— TASK DESCRIPTION —
Return every line of the listing that includes the string "instances".

DATA FOR THIS EXERCISE Start Marker

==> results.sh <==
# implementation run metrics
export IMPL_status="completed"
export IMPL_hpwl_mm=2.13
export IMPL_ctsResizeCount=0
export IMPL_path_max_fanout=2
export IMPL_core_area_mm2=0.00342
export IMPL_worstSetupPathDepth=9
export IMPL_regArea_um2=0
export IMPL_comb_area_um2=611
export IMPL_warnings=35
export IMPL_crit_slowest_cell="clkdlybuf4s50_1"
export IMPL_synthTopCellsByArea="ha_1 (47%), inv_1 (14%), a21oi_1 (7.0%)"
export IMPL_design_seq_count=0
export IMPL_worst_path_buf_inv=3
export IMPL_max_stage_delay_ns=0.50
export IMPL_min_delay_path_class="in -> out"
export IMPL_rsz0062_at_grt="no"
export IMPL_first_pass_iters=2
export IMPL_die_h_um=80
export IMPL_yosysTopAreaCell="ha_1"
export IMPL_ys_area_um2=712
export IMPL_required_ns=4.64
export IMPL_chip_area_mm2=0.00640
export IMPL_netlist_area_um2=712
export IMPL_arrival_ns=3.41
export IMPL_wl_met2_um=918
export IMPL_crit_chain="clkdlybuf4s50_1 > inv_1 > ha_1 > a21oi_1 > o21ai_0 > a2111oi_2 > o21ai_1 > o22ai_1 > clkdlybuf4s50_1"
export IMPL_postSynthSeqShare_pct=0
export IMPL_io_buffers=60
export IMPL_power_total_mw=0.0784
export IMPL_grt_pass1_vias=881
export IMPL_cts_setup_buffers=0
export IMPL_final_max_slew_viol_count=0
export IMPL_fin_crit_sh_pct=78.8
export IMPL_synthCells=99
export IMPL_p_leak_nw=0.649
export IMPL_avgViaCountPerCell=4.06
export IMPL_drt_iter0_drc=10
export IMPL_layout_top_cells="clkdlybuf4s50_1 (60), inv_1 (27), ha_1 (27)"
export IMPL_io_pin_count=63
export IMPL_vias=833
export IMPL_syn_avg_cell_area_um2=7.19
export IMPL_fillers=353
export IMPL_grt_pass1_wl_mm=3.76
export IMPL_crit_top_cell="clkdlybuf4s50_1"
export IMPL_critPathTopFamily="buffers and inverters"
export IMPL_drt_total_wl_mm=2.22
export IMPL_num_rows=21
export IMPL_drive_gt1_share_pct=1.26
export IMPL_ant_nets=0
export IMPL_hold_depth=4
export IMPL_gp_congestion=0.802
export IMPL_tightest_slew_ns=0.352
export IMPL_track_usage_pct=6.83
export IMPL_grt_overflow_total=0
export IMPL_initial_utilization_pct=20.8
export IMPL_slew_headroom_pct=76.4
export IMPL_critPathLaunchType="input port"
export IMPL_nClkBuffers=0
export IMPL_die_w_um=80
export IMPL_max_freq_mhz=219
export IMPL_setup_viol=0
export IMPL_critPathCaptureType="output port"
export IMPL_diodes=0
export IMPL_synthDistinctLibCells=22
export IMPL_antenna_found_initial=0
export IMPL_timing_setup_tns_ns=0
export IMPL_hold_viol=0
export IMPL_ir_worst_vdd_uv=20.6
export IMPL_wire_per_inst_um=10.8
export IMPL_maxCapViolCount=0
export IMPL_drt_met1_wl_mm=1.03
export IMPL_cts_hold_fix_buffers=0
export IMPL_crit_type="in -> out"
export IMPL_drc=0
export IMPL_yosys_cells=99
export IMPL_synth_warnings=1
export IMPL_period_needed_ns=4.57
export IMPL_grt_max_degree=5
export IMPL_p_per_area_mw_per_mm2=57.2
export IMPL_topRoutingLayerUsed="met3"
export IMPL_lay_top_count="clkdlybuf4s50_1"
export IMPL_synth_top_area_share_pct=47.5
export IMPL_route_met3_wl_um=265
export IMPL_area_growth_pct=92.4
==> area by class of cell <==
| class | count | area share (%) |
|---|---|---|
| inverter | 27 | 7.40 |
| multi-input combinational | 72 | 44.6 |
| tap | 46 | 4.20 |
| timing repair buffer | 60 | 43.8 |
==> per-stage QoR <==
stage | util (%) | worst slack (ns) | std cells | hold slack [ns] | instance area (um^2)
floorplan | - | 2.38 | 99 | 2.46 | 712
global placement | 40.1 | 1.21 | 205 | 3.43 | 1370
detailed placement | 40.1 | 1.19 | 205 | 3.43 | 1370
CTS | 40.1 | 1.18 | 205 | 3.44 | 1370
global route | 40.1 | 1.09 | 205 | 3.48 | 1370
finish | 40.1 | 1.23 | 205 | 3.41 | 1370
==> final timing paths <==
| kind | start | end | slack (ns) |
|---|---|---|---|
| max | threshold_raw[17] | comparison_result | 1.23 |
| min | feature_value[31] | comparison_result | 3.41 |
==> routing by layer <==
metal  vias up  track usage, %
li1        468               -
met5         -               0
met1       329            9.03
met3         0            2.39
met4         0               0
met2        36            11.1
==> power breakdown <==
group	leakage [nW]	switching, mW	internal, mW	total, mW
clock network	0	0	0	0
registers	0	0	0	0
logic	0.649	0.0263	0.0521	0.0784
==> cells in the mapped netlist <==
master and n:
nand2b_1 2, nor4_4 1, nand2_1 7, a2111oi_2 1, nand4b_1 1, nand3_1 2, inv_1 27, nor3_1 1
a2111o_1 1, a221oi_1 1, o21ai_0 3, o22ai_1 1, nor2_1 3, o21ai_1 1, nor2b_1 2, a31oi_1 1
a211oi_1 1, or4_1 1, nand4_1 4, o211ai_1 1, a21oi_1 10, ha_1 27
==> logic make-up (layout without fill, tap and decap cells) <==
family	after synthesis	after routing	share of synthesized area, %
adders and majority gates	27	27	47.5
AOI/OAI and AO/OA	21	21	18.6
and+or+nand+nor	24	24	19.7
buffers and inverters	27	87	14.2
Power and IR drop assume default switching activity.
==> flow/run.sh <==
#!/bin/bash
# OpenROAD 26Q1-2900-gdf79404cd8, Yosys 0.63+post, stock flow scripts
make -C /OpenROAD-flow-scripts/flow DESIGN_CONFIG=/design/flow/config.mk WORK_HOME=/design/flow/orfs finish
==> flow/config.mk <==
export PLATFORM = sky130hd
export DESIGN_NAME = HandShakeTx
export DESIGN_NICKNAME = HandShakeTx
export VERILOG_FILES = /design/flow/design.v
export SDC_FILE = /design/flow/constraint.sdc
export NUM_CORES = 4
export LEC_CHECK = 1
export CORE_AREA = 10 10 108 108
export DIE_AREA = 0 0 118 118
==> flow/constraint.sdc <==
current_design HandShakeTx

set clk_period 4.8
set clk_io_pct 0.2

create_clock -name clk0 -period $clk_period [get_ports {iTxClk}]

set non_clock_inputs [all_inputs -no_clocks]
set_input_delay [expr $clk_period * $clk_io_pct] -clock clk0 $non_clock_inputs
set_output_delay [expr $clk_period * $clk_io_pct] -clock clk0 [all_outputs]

DATA FOR THIS EXERCISE End Marker
DATA FOR THIS EXERCISE Start Marker

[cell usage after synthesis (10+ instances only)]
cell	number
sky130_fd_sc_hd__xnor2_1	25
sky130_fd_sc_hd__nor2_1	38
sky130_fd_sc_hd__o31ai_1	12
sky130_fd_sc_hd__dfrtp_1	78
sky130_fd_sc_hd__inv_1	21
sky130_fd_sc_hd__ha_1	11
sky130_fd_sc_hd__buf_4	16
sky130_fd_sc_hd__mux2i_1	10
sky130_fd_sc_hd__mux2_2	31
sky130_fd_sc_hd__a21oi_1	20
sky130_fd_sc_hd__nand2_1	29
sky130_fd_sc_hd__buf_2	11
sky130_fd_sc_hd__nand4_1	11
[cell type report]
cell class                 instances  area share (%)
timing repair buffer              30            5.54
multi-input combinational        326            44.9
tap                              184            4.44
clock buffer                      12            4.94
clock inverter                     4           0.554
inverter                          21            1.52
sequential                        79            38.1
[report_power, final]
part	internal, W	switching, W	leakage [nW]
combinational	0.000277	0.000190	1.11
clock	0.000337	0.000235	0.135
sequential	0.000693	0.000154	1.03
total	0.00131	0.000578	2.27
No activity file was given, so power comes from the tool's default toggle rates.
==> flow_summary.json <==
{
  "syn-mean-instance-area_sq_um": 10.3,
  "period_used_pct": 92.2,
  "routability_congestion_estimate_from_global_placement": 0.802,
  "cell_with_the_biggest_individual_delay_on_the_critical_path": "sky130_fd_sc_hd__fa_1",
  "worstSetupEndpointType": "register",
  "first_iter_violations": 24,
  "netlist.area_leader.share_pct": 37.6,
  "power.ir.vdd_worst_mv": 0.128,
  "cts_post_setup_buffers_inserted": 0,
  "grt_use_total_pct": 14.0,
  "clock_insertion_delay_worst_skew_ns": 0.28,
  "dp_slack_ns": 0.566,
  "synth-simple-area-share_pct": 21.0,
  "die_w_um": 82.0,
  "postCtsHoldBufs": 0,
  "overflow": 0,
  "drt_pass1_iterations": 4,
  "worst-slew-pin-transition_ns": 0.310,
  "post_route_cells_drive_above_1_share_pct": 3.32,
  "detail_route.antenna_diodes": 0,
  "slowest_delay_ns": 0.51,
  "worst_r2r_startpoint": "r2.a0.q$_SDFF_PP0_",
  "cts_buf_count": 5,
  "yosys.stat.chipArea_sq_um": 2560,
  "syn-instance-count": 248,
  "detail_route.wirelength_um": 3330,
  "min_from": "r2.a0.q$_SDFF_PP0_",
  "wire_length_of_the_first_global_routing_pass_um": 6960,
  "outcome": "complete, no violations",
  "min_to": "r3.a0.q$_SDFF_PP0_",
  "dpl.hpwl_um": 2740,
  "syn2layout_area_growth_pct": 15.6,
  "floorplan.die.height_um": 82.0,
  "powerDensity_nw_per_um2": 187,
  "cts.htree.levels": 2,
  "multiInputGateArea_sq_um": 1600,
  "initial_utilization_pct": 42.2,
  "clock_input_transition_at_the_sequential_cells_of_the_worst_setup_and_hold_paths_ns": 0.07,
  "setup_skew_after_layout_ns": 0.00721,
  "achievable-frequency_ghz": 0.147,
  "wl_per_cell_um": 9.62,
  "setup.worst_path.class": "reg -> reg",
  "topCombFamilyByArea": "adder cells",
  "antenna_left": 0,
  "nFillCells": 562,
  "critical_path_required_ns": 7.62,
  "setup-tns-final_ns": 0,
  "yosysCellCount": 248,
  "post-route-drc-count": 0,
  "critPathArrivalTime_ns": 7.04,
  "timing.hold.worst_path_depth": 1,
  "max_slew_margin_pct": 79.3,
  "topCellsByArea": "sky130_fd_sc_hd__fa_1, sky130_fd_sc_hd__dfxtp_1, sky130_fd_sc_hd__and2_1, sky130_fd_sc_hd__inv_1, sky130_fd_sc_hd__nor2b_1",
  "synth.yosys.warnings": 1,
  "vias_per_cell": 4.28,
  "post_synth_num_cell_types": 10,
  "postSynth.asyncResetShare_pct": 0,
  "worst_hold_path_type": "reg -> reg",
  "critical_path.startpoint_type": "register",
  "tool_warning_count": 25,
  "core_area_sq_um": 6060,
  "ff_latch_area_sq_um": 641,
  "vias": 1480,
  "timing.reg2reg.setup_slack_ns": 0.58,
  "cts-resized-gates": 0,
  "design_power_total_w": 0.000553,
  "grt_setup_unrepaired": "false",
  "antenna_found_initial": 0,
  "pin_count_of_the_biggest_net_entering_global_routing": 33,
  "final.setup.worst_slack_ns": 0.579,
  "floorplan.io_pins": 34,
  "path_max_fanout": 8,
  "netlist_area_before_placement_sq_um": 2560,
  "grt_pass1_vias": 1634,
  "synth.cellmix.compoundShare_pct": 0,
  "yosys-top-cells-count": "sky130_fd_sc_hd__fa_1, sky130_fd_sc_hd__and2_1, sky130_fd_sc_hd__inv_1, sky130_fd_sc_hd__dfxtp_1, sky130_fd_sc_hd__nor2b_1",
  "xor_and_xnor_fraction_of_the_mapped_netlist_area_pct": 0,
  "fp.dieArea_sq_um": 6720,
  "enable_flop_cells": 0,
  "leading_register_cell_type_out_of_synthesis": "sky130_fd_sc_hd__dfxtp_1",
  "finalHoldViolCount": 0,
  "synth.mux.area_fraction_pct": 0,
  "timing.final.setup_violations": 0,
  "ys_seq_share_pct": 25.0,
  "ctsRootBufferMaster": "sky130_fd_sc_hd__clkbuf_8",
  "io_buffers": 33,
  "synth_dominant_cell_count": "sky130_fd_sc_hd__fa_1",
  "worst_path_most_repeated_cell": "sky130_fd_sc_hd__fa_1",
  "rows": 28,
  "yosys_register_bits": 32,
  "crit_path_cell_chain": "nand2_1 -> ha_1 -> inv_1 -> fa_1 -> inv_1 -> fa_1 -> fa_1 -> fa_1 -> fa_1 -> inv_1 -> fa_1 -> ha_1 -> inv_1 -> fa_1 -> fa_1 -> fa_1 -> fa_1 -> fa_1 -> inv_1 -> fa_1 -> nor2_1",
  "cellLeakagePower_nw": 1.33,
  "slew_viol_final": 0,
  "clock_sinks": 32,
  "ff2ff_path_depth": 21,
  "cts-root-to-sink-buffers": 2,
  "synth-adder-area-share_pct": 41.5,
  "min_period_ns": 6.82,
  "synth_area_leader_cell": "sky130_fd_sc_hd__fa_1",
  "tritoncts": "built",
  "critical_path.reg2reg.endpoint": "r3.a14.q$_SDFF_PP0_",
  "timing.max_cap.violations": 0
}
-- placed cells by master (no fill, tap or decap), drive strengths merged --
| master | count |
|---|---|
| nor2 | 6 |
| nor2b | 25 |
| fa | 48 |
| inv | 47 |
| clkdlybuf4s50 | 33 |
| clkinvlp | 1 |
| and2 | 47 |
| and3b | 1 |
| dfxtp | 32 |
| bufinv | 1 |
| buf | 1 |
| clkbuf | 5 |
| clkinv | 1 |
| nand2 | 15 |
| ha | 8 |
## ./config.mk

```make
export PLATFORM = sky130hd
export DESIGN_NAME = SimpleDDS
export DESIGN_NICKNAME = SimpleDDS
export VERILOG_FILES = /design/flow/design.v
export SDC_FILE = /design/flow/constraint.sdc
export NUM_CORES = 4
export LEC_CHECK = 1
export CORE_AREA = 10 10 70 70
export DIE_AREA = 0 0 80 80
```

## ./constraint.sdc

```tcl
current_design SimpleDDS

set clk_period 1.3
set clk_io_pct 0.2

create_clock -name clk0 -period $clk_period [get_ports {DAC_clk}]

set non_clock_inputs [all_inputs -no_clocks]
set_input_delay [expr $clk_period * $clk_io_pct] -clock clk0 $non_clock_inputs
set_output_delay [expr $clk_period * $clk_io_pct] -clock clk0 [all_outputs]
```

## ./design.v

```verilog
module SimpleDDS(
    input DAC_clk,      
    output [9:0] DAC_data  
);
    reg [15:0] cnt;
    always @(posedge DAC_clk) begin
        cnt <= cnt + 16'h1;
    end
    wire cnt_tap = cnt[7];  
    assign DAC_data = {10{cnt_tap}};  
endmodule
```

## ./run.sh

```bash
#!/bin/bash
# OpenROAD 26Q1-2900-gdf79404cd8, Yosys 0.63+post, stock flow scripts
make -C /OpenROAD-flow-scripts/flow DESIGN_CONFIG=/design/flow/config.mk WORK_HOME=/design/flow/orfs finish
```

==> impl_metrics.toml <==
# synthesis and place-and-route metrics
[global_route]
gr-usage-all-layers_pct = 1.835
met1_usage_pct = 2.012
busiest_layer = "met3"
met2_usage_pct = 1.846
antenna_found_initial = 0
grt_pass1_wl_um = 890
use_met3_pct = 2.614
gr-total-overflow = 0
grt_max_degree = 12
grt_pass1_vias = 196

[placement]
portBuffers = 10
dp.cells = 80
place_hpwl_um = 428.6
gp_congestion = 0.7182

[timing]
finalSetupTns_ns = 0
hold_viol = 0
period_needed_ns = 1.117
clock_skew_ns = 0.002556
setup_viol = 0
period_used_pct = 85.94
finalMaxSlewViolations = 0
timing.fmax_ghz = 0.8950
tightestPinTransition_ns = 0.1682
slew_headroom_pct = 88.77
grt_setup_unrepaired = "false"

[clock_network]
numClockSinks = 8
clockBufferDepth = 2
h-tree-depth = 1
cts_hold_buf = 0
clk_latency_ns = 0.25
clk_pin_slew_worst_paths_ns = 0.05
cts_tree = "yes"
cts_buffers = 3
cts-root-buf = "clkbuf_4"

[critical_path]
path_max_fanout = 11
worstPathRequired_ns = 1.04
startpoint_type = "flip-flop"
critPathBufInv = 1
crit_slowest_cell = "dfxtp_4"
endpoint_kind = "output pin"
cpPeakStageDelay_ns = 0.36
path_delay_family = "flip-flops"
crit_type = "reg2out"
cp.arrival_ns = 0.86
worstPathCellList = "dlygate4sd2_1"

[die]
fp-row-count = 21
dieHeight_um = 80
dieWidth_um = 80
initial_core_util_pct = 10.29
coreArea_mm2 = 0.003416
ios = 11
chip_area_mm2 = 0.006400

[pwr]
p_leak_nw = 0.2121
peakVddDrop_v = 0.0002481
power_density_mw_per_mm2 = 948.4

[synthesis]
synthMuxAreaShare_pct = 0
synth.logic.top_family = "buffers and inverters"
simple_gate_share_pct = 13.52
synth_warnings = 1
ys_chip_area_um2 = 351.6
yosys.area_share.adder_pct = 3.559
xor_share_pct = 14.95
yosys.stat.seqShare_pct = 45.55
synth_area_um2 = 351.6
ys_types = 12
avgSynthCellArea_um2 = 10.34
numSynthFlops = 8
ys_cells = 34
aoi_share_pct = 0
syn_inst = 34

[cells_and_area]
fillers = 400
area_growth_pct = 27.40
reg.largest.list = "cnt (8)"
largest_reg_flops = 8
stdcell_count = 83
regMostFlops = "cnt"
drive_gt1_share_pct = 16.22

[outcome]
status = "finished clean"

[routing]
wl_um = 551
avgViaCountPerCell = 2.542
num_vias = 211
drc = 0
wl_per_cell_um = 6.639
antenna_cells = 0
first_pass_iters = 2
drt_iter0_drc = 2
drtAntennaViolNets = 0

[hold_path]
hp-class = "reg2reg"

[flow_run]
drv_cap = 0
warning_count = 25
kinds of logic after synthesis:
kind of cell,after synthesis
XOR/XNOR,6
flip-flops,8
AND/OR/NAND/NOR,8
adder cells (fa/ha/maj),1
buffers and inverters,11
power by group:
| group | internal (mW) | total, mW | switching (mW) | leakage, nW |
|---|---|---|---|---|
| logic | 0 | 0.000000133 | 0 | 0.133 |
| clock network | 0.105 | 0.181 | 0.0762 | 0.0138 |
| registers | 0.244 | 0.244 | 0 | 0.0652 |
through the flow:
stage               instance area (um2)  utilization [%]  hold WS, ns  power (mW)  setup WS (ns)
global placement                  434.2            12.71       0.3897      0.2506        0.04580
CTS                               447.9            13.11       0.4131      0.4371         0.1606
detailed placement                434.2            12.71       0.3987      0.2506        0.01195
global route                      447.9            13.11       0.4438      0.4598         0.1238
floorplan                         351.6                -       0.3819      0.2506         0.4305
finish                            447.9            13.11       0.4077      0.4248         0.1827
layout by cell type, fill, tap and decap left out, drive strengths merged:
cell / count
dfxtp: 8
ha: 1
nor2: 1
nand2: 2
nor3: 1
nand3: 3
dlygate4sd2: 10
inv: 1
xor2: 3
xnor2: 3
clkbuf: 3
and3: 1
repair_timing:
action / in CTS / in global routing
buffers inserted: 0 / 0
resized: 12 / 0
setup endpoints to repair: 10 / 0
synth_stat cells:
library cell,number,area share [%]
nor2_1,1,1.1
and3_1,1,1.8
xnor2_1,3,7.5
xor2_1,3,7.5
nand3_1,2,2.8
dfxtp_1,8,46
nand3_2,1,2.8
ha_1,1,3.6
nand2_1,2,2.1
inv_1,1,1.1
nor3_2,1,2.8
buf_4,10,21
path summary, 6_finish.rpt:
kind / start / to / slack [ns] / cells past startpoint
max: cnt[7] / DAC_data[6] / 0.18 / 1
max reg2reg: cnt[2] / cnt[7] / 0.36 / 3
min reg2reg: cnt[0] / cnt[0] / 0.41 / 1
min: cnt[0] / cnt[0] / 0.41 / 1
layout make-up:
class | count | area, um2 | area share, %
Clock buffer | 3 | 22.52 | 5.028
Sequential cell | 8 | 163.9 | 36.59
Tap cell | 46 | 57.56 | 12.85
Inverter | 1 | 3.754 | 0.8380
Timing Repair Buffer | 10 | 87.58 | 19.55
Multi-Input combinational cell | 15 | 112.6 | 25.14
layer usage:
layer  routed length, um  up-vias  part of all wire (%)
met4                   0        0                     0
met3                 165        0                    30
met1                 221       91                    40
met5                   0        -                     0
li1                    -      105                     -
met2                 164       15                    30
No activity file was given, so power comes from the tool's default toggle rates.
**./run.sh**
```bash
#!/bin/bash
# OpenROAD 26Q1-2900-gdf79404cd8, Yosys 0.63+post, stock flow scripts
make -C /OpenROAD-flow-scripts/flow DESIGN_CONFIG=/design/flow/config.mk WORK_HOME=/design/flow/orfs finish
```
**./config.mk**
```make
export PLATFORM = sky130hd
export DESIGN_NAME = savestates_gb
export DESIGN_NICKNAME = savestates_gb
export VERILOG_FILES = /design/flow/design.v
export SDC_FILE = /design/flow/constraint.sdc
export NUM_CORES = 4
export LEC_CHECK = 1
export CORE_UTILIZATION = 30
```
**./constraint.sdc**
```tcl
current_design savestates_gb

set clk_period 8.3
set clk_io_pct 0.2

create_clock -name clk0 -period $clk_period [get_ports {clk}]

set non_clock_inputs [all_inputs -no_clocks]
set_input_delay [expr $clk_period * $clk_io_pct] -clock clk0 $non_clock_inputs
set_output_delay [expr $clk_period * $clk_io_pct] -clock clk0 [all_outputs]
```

DATA FOR THIS EXERCISE End Marker

— THE ANSWER —
[cell usage after synthesis (10+ instances only)]
cell class                 instances  area share (%)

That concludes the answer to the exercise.